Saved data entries
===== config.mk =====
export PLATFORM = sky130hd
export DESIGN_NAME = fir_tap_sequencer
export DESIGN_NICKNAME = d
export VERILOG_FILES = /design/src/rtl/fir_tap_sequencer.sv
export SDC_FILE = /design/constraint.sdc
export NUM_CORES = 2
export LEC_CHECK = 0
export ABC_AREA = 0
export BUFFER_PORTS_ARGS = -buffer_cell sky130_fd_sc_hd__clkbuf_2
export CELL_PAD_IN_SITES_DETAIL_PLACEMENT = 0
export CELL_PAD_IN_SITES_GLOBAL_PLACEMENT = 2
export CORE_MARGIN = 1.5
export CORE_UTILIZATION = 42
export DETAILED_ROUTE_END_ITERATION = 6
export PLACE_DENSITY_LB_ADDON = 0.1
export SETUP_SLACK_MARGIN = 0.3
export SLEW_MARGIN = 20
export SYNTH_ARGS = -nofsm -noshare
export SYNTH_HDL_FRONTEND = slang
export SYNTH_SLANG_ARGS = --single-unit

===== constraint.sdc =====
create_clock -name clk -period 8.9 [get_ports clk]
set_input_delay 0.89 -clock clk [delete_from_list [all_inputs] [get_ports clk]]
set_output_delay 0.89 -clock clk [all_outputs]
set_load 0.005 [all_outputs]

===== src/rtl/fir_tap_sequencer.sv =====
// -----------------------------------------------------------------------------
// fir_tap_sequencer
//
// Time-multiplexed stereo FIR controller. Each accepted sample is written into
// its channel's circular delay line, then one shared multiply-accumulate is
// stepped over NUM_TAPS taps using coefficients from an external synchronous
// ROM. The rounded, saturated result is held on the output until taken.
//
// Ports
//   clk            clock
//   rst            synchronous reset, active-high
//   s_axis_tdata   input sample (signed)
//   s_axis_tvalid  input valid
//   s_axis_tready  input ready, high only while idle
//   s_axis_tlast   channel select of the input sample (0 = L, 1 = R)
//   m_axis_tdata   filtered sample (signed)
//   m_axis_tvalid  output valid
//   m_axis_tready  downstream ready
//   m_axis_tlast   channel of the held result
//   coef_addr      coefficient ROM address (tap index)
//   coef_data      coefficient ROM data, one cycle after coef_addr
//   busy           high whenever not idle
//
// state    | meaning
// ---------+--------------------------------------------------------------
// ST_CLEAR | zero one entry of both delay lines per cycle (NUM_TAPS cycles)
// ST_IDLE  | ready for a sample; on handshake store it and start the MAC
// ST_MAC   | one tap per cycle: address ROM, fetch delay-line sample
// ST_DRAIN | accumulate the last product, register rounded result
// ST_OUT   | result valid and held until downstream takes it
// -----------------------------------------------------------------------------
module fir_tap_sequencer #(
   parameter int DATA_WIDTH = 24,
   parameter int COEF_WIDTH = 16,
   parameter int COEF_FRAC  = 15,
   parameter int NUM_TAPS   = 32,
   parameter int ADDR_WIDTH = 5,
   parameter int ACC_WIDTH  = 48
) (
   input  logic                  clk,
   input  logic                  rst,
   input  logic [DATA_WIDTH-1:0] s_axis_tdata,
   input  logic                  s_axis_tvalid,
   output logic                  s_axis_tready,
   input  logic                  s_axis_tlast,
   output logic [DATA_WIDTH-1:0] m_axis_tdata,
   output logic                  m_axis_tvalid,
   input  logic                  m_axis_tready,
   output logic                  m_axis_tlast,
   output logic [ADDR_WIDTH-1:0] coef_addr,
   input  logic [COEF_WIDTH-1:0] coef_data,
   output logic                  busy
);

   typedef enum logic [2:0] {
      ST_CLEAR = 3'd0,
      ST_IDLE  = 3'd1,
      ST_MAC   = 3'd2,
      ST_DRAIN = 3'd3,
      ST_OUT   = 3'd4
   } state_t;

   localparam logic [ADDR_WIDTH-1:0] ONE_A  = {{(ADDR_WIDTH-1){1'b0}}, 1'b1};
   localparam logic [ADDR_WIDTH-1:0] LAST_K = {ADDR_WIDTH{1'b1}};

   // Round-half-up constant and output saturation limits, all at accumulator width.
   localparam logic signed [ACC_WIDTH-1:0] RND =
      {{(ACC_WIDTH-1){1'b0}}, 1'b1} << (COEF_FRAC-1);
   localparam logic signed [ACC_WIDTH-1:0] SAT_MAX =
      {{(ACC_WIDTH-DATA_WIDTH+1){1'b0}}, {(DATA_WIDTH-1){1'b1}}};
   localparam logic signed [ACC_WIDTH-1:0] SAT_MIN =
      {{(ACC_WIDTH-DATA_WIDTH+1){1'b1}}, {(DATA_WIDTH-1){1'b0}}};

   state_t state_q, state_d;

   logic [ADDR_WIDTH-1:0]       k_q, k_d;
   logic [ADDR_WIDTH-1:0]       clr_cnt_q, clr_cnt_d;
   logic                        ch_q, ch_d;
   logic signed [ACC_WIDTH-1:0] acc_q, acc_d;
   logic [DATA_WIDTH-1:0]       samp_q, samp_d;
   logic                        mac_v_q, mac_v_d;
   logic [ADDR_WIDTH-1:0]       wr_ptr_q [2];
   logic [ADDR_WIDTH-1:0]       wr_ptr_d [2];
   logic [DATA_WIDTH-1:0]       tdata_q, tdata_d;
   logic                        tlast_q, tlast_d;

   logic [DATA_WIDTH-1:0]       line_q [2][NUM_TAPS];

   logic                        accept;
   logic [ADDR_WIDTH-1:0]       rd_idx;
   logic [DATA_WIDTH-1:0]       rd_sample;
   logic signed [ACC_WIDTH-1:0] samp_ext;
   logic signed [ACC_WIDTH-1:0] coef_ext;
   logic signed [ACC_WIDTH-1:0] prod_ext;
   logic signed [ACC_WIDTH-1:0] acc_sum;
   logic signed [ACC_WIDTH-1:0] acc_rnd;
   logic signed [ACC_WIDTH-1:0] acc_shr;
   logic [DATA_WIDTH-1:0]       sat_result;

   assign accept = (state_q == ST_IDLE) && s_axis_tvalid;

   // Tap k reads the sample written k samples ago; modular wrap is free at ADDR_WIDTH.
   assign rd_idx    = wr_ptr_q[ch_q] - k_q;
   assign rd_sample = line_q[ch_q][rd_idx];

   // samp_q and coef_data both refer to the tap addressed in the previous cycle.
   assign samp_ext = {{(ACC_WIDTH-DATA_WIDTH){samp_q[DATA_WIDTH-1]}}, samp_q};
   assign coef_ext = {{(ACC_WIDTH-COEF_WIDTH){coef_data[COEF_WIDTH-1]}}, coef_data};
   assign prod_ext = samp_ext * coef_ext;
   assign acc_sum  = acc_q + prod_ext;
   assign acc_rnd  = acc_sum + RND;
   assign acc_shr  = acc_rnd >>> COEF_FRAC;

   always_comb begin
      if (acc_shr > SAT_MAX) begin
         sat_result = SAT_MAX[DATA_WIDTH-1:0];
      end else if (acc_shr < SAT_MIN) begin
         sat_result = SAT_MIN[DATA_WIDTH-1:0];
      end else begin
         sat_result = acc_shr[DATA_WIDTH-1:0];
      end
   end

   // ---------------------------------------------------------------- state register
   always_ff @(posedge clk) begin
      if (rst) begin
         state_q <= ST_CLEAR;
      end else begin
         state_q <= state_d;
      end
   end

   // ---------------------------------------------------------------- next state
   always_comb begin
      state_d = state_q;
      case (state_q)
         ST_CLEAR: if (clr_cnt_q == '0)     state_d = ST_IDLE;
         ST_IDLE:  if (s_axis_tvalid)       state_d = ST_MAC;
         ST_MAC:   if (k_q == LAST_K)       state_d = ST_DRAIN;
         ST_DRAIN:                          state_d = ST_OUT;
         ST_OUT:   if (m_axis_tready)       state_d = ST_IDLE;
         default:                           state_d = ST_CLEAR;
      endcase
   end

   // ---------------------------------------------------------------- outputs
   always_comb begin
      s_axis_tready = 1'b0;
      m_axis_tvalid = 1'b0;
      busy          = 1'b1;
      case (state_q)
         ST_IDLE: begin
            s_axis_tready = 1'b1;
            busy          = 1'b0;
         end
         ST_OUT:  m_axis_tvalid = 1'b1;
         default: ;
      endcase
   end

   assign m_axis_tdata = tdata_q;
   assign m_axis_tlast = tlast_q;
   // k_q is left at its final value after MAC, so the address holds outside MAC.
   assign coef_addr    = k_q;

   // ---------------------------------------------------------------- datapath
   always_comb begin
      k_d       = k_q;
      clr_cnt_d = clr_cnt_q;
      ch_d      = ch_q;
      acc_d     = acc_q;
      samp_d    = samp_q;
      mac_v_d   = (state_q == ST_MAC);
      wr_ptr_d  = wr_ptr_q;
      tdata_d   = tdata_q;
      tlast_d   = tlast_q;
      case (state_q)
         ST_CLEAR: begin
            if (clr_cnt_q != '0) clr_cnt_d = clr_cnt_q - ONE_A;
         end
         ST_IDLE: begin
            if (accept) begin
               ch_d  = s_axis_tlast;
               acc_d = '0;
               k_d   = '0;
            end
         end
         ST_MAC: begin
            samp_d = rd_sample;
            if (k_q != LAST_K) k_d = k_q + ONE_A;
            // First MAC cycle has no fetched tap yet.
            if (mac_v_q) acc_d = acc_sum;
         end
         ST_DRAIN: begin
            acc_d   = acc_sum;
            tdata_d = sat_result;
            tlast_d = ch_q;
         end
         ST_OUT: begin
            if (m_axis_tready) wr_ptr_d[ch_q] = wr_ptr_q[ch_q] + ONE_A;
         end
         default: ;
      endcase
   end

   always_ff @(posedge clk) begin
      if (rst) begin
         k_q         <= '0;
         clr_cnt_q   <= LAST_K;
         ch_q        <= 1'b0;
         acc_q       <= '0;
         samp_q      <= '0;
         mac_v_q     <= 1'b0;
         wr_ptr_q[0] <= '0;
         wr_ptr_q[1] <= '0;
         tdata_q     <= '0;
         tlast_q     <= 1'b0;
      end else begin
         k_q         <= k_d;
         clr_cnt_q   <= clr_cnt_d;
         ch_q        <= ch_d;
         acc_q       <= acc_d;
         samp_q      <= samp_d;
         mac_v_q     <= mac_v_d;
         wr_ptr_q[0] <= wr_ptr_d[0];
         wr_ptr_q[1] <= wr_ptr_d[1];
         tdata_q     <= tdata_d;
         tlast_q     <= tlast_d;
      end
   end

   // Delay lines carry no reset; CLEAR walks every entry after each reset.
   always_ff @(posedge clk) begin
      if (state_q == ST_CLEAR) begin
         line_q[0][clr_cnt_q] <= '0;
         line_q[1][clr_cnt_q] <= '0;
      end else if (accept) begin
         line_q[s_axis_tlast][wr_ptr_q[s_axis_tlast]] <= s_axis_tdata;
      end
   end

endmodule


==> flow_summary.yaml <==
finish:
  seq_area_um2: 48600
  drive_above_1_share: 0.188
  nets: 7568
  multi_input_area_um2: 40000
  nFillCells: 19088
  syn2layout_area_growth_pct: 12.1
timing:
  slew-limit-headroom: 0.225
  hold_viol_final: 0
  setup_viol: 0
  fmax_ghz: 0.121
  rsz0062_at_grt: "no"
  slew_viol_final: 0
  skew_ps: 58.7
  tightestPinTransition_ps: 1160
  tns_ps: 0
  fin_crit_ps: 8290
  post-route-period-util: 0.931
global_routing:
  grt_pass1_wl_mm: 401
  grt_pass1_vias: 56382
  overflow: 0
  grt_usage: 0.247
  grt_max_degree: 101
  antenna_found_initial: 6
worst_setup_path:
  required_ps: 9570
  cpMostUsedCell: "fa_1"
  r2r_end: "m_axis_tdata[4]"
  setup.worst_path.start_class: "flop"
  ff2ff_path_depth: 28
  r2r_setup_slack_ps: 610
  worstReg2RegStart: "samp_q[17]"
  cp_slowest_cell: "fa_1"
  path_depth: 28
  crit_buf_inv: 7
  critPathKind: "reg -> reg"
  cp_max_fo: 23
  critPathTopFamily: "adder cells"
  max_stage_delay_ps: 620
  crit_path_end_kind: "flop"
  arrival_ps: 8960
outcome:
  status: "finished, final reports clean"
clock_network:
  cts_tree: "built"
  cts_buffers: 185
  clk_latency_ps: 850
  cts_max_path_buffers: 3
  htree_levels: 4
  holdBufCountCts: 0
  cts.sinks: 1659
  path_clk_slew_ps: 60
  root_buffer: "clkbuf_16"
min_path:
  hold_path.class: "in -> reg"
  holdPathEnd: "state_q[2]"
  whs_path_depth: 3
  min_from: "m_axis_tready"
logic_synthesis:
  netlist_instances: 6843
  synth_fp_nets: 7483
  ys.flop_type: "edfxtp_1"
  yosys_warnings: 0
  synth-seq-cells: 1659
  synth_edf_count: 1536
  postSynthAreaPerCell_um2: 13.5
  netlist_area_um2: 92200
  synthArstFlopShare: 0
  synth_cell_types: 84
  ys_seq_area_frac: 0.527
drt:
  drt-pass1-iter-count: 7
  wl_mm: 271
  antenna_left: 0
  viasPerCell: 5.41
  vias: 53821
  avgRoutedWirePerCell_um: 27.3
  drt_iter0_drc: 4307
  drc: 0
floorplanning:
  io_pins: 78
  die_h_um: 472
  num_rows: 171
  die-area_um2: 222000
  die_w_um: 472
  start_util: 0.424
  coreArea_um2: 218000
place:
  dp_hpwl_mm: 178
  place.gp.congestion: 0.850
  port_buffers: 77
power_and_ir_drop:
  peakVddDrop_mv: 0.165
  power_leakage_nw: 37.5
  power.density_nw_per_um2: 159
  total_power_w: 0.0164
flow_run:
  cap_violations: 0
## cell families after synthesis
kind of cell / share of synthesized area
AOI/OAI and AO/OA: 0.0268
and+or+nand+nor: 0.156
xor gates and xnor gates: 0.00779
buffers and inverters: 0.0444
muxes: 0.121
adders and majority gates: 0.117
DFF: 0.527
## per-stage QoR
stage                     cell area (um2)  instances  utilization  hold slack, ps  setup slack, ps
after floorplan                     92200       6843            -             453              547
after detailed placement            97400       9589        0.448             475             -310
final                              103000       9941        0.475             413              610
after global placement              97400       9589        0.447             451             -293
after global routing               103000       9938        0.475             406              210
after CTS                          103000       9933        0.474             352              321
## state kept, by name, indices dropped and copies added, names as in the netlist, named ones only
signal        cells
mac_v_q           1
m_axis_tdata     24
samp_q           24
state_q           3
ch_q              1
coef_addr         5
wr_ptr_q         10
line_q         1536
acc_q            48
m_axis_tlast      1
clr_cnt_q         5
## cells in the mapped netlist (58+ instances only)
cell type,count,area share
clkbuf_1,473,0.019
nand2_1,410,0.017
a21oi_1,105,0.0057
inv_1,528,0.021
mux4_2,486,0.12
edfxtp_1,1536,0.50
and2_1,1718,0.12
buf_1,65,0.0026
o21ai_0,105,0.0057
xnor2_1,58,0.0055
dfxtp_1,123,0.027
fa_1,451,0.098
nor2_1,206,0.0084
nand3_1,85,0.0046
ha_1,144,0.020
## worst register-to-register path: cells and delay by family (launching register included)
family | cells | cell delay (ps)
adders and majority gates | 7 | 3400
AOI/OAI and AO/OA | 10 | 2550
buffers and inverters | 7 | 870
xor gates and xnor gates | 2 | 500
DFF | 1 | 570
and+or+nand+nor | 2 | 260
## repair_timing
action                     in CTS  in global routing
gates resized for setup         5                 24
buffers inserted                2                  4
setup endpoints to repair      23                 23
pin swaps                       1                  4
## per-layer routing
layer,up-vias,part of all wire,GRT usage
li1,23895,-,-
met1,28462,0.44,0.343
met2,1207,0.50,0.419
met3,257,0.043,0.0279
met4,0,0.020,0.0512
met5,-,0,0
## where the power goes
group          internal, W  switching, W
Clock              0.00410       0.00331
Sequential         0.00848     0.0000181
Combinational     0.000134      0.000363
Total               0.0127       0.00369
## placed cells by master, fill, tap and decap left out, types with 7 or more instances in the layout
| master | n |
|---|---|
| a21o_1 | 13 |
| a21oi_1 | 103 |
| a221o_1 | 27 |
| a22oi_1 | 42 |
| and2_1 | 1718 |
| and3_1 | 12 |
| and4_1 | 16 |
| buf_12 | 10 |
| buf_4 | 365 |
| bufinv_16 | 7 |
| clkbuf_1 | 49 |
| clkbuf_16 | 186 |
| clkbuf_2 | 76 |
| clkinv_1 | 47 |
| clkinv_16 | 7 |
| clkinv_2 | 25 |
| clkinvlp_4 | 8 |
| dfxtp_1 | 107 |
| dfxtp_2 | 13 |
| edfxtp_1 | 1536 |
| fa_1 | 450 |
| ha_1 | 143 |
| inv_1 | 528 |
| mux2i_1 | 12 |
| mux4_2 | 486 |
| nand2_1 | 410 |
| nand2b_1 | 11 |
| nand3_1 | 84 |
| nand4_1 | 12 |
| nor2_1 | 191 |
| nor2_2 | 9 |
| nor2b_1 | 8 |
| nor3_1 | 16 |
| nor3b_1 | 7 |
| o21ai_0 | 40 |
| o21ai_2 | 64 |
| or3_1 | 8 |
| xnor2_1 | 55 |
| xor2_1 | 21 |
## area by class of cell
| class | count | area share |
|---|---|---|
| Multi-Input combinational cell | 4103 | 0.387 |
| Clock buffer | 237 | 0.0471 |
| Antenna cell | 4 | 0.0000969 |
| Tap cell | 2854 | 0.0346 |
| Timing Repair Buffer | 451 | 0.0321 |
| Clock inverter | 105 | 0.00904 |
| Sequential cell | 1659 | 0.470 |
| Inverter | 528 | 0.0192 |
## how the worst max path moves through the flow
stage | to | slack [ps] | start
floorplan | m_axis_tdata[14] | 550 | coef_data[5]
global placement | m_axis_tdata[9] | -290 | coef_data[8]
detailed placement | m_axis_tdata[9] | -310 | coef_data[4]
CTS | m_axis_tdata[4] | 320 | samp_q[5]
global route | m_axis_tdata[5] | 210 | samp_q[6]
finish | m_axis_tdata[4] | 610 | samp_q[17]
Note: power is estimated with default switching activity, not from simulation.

Problem to solve:
Please return the lines above that run from the line containing "ys_seq_area_frac: 0.527" to the line containing "after detailed placement", inclusive, exactly and with no other lines.

Exercise response:
  ys_seq_area_frac: 0.527
drt:
  drt-pass1-iter-count: 7
  wl_mm: 271
  antenna_left: 0
  viasPerCell: 5.41
  vias: 53821
  avgRoutedWirePerCell_um: 27.3
  drt_iter0_drc: 4307
  drc: 0
floorplanning:
  io_pins: 78
  die_h_um: 472
  num_rows: 171
  die-area_um2: 222000
  die_w_um: 472
  start_util: 0.424
  coreArea_um2: 218000
place:
  dp_hpwl_mm: 178
  place.gp.congestion: 0.850
  port_buffers: 77
power_and_ir_drop:
  peakVddDrop_mv: 0.165
  power_leakage_nw: 37.5
  power.density_nw_per_um2: 159
  total_power_w: 0.0164
flow_run:
  cap_violations: 0
## cell families after synthesis
kind of cell / share of synthesized area
AOI/OAI and AO/OA: 0.0268
and+or+nand+nor: 0.156
xor gates and xnor gates: 0.00779
buffers and inverters: 0.0444
muxes: 0.121
adders and majority gates: 0.117
DFF: 0.527
## per-stage QoR
stage                     cell area (um2)  instances  utilization  hold slack, ps  setup slack, ps
after floorplan                     92200       6843            -             453              547
after detailed placement            97400       9589        0.448             475             -310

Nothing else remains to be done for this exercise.